° 5 °

69 11 8
                                    

Birkaç haftanın ardından Felix, genç yabancının her gün sahile geldiğini anladı. Neredeyse her gün gelip, hep aynı banka oturuyor ve dalıp gidiyordu. Genç artık daha sık bakıyordu Felix'e. Tesadüfen karşılaşmıştı onunla. Ama tesadüf olamayacak kadar tanıdık bir yüzü vardı Felix'e göre. Felix Fazla düşünüyordu onu. Başka yerlere de gitti çizmek için. Ama sıklıkla sahile o genci görme umuduyla giderdi. Ve hep görürdü de.

Belki de kafasını dinlemeye geliyordu. Veya başka bir şeyi vardı. Bilmiyordu, fakat onu her gün tek başına otururken görünce günden güne kötü hissetmeye başlamıştı Felix.

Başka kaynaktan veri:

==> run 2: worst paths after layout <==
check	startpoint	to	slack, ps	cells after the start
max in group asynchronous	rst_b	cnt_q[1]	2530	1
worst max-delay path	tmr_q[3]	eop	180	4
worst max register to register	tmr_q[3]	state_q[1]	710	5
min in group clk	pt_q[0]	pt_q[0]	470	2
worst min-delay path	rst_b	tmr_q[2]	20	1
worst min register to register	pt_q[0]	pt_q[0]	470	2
==> config.mk <==
export PLATFORM = sky130hd
export DESIGN_NAME = alpaca_sdf_feeder
export DESIGN_NICKNAME = d
export VERILOG_FILES = /design/src/rtl/alpaca_sdf_feeder.sv
export SDC_FILE = /design/constraint.sdc
export NUM_CORES = 1
export LEC_CHECK = 0
export ABC_AREA = 1
export CAP_MARGIN = 20
export CORE_AREA = 10 10 181 183
export CTS_CLUSTER_SIZE = 24
export DETAILED_ROUTE_END_ITERATION = 8
export DIE_AREA = 0 0 191 193
export GPL_TIMING_DRIVEN = 0
export PLACE_DENSITY = 0.67
export SLEW_MARGIN = 20
export SYNTH_ARGS = -nofsm -noshare
export SYNTH_HDL_FRONTEND = slang
export SYNTH_SLANG_ARGS = --single-unit
==> constraint.sdc <==
create_clock -name i_clk -period 9.6 [get_ports i_clk]
set_input_delay 1.92 -clock i_clk [delete_from_list [all_inputs] [get_ports i_clk]]
set_output_delay 1.92 -clock i_clk [all_outputs]
set_load 0.005 [all_outputs]
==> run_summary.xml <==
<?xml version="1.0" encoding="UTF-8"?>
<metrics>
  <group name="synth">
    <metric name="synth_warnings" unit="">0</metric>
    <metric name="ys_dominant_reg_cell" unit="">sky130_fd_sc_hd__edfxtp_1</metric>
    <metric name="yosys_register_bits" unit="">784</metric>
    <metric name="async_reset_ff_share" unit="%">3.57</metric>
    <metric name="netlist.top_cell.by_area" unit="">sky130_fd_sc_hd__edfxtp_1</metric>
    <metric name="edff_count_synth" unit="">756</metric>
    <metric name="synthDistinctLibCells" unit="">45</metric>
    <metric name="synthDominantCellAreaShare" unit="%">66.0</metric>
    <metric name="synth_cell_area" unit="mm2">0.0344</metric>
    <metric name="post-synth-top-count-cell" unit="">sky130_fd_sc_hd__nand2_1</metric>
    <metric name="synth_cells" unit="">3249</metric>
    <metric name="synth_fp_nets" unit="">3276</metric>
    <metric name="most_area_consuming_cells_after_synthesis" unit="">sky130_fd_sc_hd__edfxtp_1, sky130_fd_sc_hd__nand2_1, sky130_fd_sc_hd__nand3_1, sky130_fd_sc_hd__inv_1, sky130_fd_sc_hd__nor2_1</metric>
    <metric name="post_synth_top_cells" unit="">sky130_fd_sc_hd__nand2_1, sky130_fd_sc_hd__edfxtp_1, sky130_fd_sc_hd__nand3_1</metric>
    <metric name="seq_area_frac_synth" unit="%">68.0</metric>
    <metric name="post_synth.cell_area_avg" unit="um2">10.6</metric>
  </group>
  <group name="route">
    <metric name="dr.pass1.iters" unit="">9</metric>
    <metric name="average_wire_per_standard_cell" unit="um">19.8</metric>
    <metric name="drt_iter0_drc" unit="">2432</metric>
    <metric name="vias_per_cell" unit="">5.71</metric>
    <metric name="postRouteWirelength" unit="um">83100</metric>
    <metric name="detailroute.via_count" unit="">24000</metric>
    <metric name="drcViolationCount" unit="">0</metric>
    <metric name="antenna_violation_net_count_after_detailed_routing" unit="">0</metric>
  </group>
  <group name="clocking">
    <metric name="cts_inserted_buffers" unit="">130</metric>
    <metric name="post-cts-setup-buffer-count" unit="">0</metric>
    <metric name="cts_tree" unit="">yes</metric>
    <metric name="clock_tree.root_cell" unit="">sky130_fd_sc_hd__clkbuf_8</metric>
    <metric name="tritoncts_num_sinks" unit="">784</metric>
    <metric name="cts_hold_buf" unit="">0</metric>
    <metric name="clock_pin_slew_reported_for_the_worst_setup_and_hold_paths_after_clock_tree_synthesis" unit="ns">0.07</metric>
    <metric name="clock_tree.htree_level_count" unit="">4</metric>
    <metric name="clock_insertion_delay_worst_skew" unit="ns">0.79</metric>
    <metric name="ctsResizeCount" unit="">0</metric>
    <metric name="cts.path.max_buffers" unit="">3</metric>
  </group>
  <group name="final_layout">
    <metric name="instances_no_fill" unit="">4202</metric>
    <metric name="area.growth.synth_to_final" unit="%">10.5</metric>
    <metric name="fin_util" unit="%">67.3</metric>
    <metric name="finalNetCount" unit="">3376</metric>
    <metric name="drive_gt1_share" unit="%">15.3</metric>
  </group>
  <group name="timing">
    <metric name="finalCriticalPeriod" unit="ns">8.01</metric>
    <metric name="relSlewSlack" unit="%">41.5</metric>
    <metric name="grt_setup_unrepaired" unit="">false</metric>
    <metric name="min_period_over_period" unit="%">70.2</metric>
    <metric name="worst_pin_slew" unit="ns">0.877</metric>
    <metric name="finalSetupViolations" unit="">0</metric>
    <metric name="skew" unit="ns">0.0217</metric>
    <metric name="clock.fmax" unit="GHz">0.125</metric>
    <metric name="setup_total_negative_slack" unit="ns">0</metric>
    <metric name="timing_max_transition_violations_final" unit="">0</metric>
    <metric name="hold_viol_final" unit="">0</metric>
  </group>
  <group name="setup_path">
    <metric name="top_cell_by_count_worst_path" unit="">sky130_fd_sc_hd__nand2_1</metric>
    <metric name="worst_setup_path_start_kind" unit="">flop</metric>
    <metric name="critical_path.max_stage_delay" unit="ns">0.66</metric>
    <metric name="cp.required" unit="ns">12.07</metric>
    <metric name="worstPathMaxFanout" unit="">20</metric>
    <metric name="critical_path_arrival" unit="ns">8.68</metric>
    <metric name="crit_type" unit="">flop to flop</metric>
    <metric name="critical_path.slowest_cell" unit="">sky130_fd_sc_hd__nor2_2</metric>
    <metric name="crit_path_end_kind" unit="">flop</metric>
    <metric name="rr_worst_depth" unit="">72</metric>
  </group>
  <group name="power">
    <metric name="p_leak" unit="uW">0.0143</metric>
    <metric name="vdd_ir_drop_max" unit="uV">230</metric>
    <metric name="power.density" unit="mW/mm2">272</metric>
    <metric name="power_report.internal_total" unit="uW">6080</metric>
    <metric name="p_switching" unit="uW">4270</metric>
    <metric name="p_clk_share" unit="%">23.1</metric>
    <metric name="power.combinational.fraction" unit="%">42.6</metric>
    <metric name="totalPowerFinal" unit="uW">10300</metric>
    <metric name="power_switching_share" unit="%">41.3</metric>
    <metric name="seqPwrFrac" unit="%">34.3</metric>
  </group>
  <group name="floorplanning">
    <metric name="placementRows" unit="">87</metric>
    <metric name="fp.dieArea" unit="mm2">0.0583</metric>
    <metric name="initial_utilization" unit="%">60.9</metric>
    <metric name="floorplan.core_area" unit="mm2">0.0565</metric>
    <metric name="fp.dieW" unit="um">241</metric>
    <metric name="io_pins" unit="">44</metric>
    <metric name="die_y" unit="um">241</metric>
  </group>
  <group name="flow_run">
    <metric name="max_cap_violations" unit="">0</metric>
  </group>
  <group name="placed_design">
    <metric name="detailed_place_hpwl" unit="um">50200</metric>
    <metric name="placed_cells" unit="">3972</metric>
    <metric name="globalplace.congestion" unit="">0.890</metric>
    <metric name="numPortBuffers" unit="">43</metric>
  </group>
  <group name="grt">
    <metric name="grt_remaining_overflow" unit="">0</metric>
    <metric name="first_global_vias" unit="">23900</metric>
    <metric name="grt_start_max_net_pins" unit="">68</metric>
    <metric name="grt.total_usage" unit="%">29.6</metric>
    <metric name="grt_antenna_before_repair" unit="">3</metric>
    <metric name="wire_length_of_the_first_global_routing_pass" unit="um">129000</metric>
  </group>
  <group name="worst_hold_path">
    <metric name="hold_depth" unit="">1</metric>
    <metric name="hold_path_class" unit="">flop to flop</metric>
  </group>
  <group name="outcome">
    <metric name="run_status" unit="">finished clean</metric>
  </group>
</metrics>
<file path="src/rtl/nonce_sweep_controller.sv">
// rtl/nonce_sweep_controller.sv - sequences the hashing core across an inclusive nonce range with a watchdog
module nonce_sweep_controller #(
    parameter int NONCE_W = 32,
    parameter int TIMEOUT = 16,
    parameter int TMR_W   = 5
) (
    input  logic               clock,
    input  logic               reset,
    input  logic               start,
    input  logic               stop,
    input  logic [NONCE_W-1:0] nonce_start,
    input  logic [NONCE_W-1:0] nonce_end,
    output logic               core_start,
    output logic [NONCE_W-1:0] core_nonce,
    input  logic               core_done,
    input  logic               core_hit,
    output logic               busy,
    output logic               found,
    output logic [NONCE_W-1:0] found_nonce,
    output logic               exhausted,
    output logic               timeout_err,
    output logic [NONCE_W:0]   attempts
);

    typedef enum logic [2:0] {
        S_IDLE,
        S_ISSUE,
        S_WAIT,
        S_FOUND,
        S_EXHAUSTED,
        S_ERROR
    } state_t;

    localparam logic [TMR_W-1:0] TMR_LAST = TMR_W'(TIMEOUT - 1);

    state_t             r_state, w_state_nxt;
    logic [NONCE_W-1:0] r_cur, w_cur_nxt;
    logic [NONCE_W-1:0] r_end, w_end_nxt;
    logic [TMR_W-1:0]   r_timer, w_timer_nxt;
    logic               r_found, w_found_nxt;
    logic [NONCE_W-1:0] r_found_nonce, w_found_nonce_nxt;
    logic               r_exhausted, w_exhausted_nxt;
    logic               r_timeout, w_timeout_nxt;
    logic [NONCE_W:0]   r_attempts, w_attempts_nxt;

    always_ff @(posedge clock) begin
        if (reset) begin
            r_state       <= S_IDLE;
            r_cur         <= '0;
            r_end         <= '0;
            r_timer       <= '0;
            r_found       <= 1'b0;
            r_found_nonce <= '0;
            r_exhausted   <= 1'b0;
            r_timeout     <= 1'b0;
            r_attempts    <= '0;
        end else begin
            r_state       <= w_state_nxt;
            r_cur         <= w_cur_nxt;
            r_end         <= w_end_nxt;
            r_timer       <= w_timer_nxt;
            r_found       <= w_found_nxt;
            r_found_nonce <= w_found_nonce_nxt;
            r_exhausted   <= w_exhausted_nxt;
            r_timeout     <= w_timeout_nxt;
            r_attempts    <= w_attempts_nxt;
        end
    end

    always_comb begin
        w_state_nxt       = r_state;
        w_cur_nxt         = r_cur;
        w_end_nxt         = r_end;
        w_timer_nxt       = r_timer;
        w_found_nxt       = r_found;
        w_found_nonce_nxt = r_found_nonce;
        w_exhausted_nxt   = r_exhausted;
        w_timeout_nxt     = r_timeout;
        w_attempts_nxt    = r_attempts;
        case (r_state)
            S_ISSUE: begin
                if (stop) begin
                    w_state_nxt = S_IDLE;
                end else begin
                    w_state_nxt = S_WAIT;
                    w_timer_nxt = '0;
                end
            end
            S_WAIT: begin
                // A hit outranks a concurrent stop; a plain miss does not.
                if (core_done && core_hit) begin
                    w_state_nxt       = S_FOUND;
                    w_found_nxt       = 1'b1;
                    w_found_nonce_nxt = r_cur;
                    w_attempts_nxt    = r_attempts + 1'b1;
                end else if (stop) begin
                    w_state_nxt = S_IDLE;
                end else if (core_done) begin
                    w_attempts_nxt = r_attempts + 1'b1;
                    if (r_cur == r_end) begin
                        w_state_nxt     = S_EXHAUSTED;
                        w_exhausted_nxt = 1'b1;
                    end else begin
                        w_state_nxt = S_ISSUE;
                        w_cur_nxt   = r_cur + 1'b1;
                    end
                end else if (r_timer == TMR_LAST) begin
                    w_state_nxt   = S_ERROR;
                    w_timeout_nxt = 1'b1;
                end else begin
                    w_timer_nxt = r_timer + 1'b1;
                end
            end
            default: begin
                if (start) begin
                    w_found_nxt     = 1'b0;
                    w_exhausted_nxt = 1'b0;
                    w_timeout_nxt   = 1'b0;
                    w_attempts_nxt  = '0;
                    w_cur_nxt       = nonce_start;
                    w_end_nxt       = nonce_end;
                    if (nonce_start > nonce_end) begin
                        w_state_nxt     = S_EXHAUSTED;
                        w_exhausted_nxt = 1'b1;
                    end else begin
                        w_state_nxt = S_ISSUE;
                    end
                end
            end
        endcase
    end

    assign core_start  = (r_state == S_ISSUE);
    assign busy        = (r_state == S_ISSUE) || (r_state == S_WAIT);
    assign core_nonce  = r_cur;
    assign found       = r_found;
    assign found_nonce = r_found_nonce;
    assign exhausted   = r_exhausted;
    assign timeout_err = r_timeout;
    assign attempts    = r_attempts;

endmodule

</file>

Genç, Felix'e baktığında çok üzgün bakıyordu ama asla mimikleri değişmiyordu. Hiç arkadaşı yok mu?, neden her gün geliyor? Ve bunun gibi daha bir sürü soru beynini kemiriyor, onun için endişeleniyordu. Nesi vardı öğrenmek istiyordu, ona yardımcı olmak ve iyi hissettirmek istiyordu. Birine çok benzetiyordu ama çıkaramıyordu. Aklına gelen anılar çok bulanıktı. Ama onu bir zamanlar tanıdığına emin olacak kadar düşünmüştü Felix. Öyle olmasa bile komuşmak istiyordu gençle.

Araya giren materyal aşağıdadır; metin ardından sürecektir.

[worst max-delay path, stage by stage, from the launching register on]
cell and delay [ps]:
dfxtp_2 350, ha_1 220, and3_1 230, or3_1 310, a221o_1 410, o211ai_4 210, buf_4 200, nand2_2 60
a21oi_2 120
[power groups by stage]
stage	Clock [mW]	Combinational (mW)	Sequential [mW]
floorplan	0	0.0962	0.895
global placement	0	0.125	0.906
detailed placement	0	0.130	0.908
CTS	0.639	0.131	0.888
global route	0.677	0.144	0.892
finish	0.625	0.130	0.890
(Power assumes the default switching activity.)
===== src/rtl/forwarding_hazard_unit_pkg.sv =====
// Shared encodings for the EX forwarding selects and the hazard sequencer.
package forwarding_hazard_unit_pkg;
  localparam logic [1:0] FWD_REG = 2'b00;
  localparam logic [1:0] FWD_MEM = 2'b10;
  localparam logic [1:0] FWD_WB  = 2'b01;

  localparam int CNT_W = 2;

  typedef enum logic {
    ST_RUN   = 1'b0,
    ST_STALL = 1'b1
  } state_t;
endpackage


===== src/rtl/forwarding_hazard_unit_fwd_compare.sv =====
// Forward-select decode for one EX operand; EX/MEM producer beats MEM/WB.
module fwd_compare
  import forwarding_hazard_unit_pkg::*;
#(
  parameter int REG_BITS = 5
) (
  input  logic [REG_BITS-1:0] i_src,
  input  logic [REG_BITS-1:0] i_rd_ex,
  input  logic                i_regWrite_ex,
  input  logic                i_memRead_ex,
  input  logic [REG_BITS-1:0] i_rd_mem,
  input  logic                i_regWrite_mem,
  output logic [1:0]          o_sel
);
  logic w_hit_ex, w_hit_mem;

  // A load in EX has no ALU result yet, so it never forwards from EX/MEM.
  assign w_hit_ex  = i_regWrite_ex & ~i_memRead_ex & (i_rd_ex != '0) & (i_rd_ex == i_src);
  assign w_hit_mem = i_regWrite_mem & (i_rd_mem != '0) & (i_rd_mem == i_src);

  always_comb begin
    o_sel = FWD_REG;
    if (w_hit_ex)       o_sel = FWD_MEM;
    else if (w_hit_mem) o_sel = FWD_WB;
  end
endmodule


===== src/rtl/forwarding_hazard_unit.sv =====
// Forwarding selects, load-use stall and branch flush control for the 5-stage pipe.
module forwarding_hazard_unit
  import forwarding_hazard_unit_pkg::*;
#(
  parameter int LOAD_STALL = 1,
  parameter int REG_BITS   = 5
) (
  input  logic                clock,
  input  logic                reset,
  input  logic [REG_BITS-1:0] rs_id,
  input  logic [REG_BITS-1:0] rt_id,
  input  logic [REG_BITS-1:0] rd_ex,
  input  logic                regWrite_ex,
  input  logic                memRead_ex,
  input  logic                branchTaken_mem,
  output logic [1:0]          forwardA,
  output logic [1:0]          forwardB,
  output logic                pcWrite,
  output logic                ifidWrite,
  output logic                bubble,
  output logic                flushIfId,
  output logic                flushExMem,
  output logic                stalled
);
  localparam logic [CNT_W-1:0] STALL_INIT = CNT_W'(LOAD_STALL - 1);

  state_t              r_state, w_state_nxt;
  logic [CNT_W-1:0]    r_cnt, w_cnt_nxt;
  logic [REG_BITS-1:0] r_rd_mem;
  logic                r_regWrite_mem;
  logic [1:0]          r_fwdA, r_fwdB;
  logic [1:0]          w_fwdA_nxt, w_fwdB_nxt;
  logic                w_hazard;

  assign w_hazard = memRead_ex & regWrite_ex & (rd_ex != '0) &
                    ((rd_ex == rs_id) | (rd_ex == rt_id));

  fwd_compare #(.REG_BITS(REG_BITS)) u_fwd_a (
    .i_src(rs_id), .i_rd_ex(rd_ex), .i_regWrite_ex(regWrite_ex),
    .i_memRead_ex(memRead_ex), .i_rd_mem(r_rd_mem),
    .i_regWrite_mem(r_regWrite_mem), .o_sel(w_fwdA_nxt)
  );

  fwd_compare #(.REG_BITS(REG_BITS)) u_fwd_b (
    .i_src(rt_id), .i_rd_ex(rd_ex), .i_regWrite_ex(regWrite_ex),
    .i_memRead_ex(memRead_ex), .i_rd_mem(r_rd_mem),
    .i_regWrite_mem(r_regWrite_mem), .o_sel(w_fwdB_nxt)
  );

  always_comb begin
    pcWrite     = 1'b1;
    ifidWrite   = 1'b1;
    bubble      = 1'b0;
    flushIfId   = 1'b0;
    flushExMem  = 1'b0;
    w_state_nxt = r_state;
    w_cnt_nxt   = r_cnt;
    if (branchTaken_mem) begin
      // The taken branch squashes everything younger, including a pending stall.
      bubble      = 1'b1;
      flushIfId   = 1'b1;
      flushExMem  = 1'b1;
      w_state_nxt = ST_RUN;
      w_cnt_nxt   = '0;
    end else if (r_state == ST_STALL) begin
      pcWrite   = 1'b0;
      ifidWrite = 1'b0;
      bubble    = 1'b1;
      if (r_cnt <= CNT_W'(1)) begin
        w_state_nxt = ST_RUN;
        w_cnt_nxt   = '0;
      end else begin
        w_cnt_nxt = r_cnt - CNT_W'(1);
      end
    end else if (w_hazard) begin
      pcWrite     = 1'b0;
      ifidWrite   = 1'b0;
      bubble      = 1'b1;
      w_cnt_nxt   = STALL_INIT;
      w_state_nxt = (LOAD_STALL > 1) ? ST_STALL : ST_RUN;
    end
  end

  always_ff @(posedge clock) begin
    if (!reset) begin
      r_state        <= ST_RUN;
      r_cnt          <= '0;
      r_rd_mem       <= '0;
      r_regWrite_mem <= 1'b0;
      r_fwdA         <= FWD_REG;
      r_fwdB         <= FWD_REG;
    end else begin
      r_state        <= w_state_nxt;
      r_cnt          <= w_cnt_nxt;
      r_rd_mem       <= rd_ex;
      r_regWrite_mem <= regWrite_ex & ~branchTaken_mem;
      // Selects follow the instruction into EX; a bubble carries no operands.
      if (bubble) begin
        r_fwdA <= FWD_REG;
        r_fwdB <= FWD_REG;
      end else begin
        r_fwdA <= w_fwdA_nxt;
        r_fwdB <= w_fwdB_nxt;
      end
    end
  end

  assign forwardA = r_fwdA;
  assign forwardB = r_fwdB;
  assign stalled  = (r_state == ST_STALL);
endmodule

Artık kafasına takmıştı. Onunla bu kez konuşacaktı. Yoksa düşünmekten çıldıracaktı.

_______________________

Felix hızla evden çıktı. Bu sefer yanında ne çantası ne de bisikleti vardı. Koşarak sahile gidiyordu. Artık bir son verecekti beynindeki karmaşıklığa. Ve bu sefer ne çizmek için ne bakmak içindi. Yanına gidecekti gencin, konuşacaktı onunla uzun uzun. Nesi vardı her gün derin derin düşünecek. Kim üzmüştü ne üzmüştü öğrenmek istiyordu. Anlık bir karardı pişman olmaktan korkuyordu ama neden bu kadar tanıdık bir yüzü olduğunu merak ediyordu.

Felix sahile ulaştığında nefes nefese aynı yere baktı.

Yine oradaydı. Her zaman ki gibi orada tek başına oturuyordu. Bu kez kulaklıklarını takmıyordu. Bir yeri izlemiyordu. Bir yere dalmamıştı. Veya derin derin düşünmüyordu.

Ağlıyordu.

Genç yabancı yüzünü elleriyle kapatmış hıçkıra hıçkıra ağlıyordu. Felix'in gördüğü şeyle kalbi sıkıştı. Bir o kadar da şaşırmıştı görsüğü şeye karşı. Aklındaki binlerce tanışma konuşması birden yok oluvermiş onun yerini şaşkınlık ve kafa karışıklığı almıştı. Genci ne ara bu kadar düşünür oldu onu bile bilmiyordu. Ama kalbi paramparça olmuştu onu böyle görünce.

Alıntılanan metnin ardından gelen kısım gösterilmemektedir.